_WORK INSTRUCTION_. Nothing is needed except the lines below that run from the one with "File: src/hdl/wss_pkg.sv" through the one with "localparam logic [LCG_MUL_W-1:0]", repeated exactly.

Collected data
· · · · ·
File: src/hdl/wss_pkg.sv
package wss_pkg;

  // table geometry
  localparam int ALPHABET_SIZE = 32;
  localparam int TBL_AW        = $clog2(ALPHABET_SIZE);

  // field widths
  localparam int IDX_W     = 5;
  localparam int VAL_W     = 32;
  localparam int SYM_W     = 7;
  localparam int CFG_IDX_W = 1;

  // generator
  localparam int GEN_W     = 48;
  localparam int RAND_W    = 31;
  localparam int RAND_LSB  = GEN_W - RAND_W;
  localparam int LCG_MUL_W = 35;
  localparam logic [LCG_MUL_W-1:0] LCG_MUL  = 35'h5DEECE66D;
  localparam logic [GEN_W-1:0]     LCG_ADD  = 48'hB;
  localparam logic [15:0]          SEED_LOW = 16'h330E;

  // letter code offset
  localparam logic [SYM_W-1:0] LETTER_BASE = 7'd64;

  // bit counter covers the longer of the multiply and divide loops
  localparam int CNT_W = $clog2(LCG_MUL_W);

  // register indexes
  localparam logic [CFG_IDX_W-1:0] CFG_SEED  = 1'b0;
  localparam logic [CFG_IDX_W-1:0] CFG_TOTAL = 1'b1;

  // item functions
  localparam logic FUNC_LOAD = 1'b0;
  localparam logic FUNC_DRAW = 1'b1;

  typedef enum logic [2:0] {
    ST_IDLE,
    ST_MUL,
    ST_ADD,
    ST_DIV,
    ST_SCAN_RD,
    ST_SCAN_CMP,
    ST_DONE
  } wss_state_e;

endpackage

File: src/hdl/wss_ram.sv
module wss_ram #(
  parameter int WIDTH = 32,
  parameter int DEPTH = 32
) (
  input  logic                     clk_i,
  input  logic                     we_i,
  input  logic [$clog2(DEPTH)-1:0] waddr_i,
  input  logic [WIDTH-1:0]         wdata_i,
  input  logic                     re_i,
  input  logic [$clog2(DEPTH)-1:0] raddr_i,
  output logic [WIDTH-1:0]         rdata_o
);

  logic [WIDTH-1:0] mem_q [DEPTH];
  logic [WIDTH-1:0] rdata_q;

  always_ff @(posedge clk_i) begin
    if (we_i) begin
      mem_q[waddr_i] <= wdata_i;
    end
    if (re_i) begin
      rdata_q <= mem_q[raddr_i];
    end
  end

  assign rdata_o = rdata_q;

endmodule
· · · · ·
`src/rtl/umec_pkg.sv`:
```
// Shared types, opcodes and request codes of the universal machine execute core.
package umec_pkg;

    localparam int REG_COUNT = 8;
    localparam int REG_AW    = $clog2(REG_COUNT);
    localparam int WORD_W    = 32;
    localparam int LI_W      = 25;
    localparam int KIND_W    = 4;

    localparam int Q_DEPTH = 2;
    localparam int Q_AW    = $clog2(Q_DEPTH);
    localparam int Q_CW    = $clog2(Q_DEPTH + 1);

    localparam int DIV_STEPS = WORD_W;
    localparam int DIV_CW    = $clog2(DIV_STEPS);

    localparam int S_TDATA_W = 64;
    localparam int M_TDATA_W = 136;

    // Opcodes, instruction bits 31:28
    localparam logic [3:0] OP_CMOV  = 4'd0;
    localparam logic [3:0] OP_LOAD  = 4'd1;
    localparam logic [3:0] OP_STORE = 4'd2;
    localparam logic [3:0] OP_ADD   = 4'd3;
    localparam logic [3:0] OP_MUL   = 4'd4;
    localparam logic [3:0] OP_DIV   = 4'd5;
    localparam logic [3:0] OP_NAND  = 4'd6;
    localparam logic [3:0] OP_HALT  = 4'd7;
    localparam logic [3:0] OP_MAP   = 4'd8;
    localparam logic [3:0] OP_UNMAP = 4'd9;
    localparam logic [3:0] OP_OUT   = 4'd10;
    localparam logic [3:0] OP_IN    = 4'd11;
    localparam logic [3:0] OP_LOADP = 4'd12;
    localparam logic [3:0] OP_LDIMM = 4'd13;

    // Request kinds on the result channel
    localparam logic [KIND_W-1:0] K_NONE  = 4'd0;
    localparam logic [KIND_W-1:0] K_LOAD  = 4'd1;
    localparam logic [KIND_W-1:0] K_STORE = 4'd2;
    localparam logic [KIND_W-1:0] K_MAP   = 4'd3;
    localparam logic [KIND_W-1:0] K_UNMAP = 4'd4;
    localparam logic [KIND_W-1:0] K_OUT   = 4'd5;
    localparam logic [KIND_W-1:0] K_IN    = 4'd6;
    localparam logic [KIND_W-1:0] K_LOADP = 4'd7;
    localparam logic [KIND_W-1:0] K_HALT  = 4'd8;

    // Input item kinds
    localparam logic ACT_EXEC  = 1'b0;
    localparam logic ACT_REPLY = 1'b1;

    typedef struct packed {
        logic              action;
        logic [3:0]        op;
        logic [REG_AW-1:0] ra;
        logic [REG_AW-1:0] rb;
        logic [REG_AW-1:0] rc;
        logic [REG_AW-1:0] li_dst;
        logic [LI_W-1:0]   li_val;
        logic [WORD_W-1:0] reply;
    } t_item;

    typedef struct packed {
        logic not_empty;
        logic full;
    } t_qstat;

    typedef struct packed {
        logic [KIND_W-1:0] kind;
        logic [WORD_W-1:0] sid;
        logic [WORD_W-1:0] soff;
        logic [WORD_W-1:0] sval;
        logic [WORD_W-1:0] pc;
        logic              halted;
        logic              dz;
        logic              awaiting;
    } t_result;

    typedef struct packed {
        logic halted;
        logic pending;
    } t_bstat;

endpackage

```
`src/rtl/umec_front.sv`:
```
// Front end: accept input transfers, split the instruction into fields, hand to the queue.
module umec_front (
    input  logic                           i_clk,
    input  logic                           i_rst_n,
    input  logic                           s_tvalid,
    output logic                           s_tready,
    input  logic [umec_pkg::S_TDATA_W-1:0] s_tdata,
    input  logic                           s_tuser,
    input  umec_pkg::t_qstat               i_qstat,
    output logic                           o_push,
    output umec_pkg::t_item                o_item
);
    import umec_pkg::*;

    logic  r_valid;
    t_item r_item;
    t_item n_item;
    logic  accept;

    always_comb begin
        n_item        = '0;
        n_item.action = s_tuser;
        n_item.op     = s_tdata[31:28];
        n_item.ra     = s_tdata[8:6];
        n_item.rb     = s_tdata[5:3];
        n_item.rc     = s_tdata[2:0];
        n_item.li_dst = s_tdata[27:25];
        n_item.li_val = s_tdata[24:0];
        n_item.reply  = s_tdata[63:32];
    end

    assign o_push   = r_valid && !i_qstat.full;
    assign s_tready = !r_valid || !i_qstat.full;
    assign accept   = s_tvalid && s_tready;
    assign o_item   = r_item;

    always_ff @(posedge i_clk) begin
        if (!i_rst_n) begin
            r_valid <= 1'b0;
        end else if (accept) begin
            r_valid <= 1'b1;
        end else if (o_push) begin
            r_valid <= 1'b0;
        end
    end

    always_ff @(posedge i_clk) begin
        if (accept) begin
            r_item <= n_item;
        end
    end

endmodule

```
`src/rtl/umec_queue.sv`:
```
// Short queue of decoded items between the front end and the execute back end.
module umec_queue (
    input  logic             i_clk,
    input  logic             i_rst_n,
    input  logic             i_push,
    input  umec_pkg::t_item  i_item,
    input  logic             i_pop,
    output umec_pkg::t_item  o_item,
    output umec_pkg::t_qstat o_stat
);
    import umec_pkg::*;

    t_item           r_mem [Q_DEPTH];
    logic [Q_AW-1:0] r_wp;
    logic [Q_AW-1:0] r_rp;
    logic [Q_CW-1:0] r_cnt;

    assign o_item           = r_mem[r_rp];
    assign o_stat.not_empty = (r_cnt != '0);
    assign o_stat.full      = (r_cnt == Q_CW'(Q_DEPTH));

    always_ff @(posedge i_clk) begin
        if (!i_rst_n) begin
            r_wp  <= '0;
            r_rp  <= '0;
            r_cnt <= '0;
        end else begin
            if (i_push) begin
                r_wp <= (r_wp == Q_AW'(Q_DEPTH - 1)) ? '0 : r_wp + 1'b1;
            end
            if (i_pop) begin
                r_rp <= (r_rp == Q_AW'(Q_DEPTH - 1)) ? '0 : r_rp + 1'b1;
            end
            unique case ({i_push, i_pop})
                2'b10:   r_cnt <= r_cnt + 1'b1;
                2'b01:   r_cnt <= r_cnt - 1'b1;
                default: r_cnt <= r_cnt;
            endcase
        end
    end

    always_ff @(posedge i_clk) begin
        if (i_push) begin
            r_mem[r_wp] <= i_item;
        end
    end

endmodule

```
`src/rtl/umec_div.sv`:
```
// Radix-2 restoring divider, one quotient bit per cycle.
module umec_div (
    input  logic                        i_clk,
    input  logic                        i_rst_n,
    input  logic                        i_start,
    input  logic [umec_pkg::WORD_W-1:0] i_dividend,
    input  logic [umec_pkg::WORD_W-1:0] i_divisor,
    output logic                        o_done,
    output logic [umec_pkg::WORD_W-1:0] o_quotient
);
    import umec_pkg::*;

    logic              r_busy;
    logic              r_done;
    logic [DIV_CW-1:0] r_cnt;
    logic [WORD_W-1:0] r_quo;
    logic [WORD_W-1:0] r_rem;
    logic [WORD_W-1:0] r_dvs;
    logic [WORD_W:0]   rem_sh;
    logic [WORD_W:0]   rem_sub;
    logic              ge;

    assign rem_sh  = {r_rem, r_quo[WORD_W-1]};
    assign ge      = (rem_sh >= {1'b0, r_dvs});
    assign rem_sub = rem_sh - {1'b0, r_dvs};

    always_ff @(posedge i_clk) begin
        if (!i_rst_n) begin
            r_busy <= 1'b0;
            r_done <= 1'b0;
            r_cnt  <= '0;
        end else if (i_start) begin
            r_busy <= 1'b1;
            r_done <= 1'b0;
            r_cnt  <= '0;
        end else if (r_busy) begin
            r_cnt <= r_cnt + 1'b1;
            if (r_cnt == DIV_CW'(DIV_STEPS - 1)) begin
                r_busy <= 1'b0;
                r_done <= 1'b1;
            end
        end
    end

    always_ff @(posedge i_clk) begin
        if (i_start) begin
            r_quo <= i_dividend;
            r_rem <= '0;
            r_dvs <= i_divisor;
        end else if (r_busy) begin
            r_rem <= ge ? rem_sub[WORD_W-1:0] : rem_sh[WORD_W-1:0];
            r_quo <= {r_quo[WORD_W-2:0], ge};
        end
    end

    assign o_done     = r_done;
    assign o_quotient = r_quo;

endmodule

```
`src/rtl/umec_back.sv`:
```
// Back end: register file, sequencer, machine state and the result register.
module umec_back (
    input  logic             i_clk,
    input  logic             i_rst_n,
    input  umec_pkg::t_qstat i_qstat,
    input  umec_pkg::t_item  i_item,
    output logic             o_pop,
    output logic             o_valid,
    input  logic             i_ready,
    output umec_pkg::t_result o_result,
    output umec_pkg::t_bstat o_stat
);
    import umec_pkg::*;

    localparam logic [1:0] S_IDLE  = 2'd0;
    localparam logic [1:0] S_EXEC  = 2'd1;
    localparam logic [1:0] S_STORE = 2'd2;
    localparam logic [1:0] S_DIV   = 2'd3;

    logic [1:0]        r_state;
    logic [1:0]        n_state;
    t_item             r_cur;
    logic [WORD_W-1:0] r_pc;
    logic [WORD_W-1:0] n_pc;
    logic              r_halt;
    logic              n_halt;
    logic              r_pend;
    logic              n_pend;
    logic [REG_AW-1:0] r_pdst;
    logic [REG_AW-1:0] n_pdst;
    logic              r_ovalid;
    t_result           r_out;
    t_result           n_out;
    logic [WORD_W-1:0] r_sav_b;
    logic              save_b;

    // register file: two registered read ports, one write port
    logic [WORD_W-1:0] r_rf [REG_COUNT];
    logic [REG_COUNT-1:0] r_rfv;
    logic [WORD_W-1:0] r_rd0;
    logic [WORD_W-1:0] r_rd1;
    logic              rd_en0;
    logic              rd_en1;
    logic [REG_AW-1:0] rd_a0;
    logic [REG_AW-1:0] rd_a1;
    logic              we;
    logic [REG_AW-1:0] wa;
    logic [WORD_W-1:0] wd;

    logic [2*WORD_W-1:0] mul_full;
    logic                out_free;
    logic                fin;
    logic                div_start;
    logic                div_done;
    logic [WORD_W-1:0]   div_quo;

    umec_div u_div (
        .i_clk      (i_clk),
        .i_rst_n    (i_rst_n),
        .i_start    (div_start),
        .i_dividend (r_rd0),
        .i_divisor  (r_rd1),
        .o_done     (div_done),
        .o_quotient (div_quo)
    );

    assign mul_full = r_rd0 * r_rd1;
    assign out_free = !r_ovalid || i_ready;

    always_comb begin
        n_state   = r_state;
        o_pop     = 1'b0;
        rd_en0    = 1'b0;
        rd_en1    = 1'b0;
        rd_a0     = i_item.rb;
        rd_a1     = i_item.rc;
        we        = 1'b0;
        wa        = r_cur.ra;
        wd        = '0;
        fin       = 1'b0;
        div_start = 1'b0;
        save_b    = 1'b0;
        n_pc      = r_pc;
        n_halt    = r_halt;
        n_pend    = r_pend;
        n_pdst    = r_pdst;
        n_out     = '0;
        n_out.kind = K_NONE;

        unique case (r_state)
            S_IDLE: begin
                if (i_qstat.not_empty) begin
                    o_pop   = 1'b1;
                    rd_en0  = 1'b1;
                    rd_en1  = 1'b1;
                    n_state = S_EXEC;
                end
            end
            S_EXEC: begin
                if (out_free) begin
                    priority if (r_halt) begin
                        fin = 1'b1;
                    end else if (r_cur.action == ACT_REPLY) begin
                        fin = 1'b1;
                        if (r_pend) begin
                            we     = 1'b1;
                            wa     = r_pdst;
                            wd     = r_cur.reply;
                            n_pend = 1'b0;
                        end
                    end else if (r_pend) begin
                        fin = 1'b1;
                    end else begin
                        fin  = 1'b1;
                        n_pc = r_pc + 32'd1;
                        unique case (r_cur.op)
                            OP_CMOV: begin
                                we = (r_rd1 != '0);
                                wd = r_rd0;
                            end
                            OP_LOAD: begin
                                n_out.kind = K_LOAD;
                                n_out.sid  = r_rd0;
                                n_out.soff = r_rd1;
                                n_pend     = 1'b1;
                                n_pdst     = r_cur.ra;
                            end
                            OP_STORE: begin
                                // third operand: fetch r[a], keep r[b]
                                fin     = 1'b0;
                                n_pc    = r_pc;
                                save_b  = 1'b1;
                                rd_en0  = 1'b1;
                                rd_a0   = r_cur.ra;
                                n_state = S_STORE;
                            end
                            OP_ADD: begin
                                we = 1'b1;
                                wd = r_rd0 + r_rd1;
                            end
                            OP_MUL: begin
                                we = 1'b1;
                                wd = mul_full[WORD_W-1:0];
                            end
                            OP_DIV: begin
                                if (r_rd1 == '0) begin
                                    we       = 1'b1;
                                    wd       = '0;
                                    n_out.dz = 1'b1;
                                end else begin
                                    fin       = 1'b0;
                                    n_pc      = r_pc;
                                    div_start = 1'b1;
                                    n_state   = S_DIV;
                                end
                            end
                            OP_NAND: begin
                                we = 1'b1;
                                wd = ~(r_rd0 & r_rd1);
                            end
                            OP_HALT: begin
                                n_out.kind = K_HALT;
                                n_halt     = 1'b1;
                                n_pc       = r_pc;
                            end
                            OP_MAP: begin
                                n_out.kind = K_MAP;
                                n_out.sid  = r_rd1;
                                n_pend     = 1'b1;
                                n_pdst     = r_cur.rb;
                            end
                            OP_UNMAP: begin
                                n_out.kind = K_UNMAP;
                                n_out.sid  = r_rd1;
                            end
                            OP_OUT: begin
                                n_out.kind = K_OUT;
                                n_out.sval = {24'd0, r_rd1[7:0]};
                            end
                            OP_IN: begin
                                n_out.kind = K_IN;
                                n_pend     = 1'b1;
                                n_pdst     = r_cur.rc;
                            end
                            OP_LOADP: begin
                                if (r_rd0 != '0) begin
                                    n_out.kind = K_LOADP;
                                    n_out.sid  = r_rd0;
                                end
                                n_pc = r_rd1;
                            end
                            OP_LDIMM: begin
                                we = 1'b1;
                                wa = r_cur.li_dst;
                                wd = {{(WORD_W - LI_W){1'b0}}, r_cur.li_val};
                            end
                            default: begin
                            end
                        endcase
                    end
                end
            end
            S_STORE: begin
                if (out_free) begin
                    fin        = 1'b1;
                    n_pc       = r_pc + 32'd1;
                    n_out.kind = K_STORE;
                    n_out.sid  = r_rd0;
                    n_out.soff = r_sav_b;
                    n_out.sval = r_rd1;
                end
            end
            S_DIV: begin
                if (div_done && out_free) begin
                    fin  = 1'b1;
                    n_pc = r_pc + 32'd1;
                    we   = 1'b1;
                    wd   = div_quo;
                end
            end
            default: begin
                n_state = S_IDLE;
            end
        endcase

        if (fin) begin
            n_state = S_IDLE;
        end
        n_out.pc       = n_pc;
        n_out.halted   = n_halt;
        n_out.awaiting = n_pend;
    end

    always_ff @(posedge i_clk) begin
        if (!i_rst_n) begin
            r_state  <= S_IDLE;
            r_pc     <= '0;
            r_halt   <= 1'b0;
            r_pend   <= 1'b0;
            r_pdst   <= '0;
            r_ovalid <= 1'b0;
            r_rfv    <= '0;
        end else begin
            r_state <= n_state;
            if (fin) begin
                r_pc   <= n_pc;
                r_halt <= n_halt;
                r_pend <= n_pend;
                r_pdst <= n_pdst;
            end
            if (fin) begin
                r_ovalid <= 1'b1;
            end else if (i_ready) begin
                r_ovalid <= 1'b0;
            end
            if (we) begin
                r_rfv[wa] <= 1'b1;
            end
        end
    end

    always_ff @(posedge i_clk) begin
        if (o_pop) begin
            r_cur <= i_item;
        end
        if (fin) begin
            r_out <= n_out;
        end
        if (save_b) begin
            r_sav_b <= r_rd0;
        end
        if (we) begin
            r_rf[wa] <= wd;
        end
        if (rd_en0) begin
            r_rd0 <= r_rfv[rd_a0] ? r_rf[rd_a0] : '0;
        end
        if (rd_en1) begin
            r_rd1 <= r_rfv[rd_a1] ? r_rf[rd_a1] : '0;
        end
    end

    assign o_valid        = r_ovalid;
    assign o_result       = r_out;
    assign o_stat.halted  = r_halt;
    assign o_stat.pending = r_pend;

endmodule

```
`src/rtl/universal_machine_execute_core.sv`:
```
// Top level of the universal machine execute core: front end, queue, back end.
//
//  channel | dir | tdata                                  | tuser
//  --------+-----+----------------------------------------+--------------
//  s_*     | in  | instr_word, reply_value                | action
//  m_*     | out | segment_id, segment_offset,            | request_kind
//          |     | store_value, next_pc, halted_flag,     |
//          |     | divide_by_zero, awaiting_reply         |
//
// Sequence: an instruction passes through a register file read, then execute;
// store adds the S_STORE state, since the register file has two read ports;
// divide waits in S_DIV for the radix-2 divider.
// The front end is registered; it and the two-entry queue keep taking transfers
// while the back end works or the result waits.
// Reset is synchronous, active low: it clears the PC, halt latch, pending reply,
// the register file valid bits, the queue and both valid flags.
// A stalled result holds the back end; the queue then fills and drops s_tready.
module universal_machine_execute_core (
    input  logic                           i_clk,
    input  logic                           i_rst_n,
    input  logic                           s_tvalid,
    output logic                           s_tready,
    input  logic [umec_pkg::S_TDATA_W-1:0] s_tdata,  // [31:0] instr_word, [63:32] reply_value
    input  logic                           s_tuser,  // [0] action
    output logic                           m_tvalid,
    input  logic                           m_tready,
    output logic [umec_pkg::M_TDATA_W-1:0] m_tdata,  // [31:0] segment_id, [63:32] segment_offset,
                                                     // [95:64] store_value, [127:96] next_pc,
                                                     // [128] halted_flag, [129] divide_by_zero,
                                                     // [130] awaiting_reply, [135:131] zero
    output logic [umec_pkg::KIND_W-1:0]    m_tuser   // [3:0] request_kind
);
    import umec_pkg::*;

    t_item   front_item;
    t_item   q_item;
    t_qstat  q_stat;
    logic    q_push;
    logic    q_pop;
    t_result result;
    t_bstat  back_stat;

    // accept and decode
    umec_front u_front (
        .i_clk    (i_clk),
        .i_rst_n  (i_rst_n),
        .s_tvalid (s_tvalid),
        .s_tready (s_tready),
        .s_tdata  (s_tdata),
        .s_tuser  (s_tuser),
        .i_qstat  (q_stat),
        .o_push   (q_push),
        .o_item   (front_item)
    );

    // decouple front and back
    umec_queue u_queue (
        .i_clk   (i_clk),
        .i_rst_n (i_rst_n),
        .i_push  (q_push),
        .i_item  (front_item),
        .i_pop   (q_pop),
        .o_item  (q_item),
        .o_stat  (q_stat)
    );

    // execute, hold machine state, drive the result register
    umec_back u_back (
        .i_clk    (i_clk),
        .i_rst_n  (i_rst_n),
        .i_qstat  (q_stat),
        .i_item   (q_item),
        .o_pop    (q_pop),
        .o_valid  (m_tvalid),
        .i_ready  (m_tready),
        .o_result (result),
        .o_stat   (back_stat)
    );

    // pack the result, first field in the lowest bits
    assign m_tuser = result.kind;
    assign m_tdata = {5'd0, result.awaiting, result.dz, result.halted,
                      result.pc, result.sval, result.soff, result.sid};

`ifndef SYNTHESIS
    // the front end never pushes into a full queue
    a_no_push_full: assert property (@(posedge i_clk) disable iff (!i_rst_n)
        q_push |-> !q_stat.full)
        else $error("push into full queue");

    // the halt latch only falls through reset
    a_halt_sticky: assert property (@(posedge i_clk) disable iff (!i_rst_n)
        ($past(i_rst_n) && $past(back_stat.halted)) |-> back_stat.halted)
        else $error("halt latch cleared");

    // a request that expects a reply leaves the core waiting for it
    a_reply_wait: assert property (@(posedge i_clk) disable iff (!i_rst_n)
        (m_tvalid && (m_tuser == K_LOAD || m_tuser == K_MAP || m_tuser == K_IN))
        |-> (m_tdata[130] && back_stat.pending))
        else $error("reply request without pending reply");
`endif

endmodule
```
· · · · ·
_RESULT FOR THIS EXERCISE_.
File: src/hdl/wss_pkg.sv
package wss_pkg;

  // table geometry
  localparam int ALPHABET_SIZE = 32;
  localparam int TBL_AW        = $clog2(ALPHABET_SIZE);

  // field widths
  localparam int IDX_W     = 5;
  localparam int VAL_W     = 32;
  localparam int SYM_W     = 7;
  localparam int CFG_IDX_W = 1;

  // generator
  localparam int GEN_W     = 48;
  localparam int RAND_W    = 31;
  localparam int RAND_LSB  = GEN_W - RAND_W;
  localparam int LCG_MUL_W = 35;
  localparam logic [LCG_MUL_W-1:0] LCG_MUL  = 35'h5DEECE66D;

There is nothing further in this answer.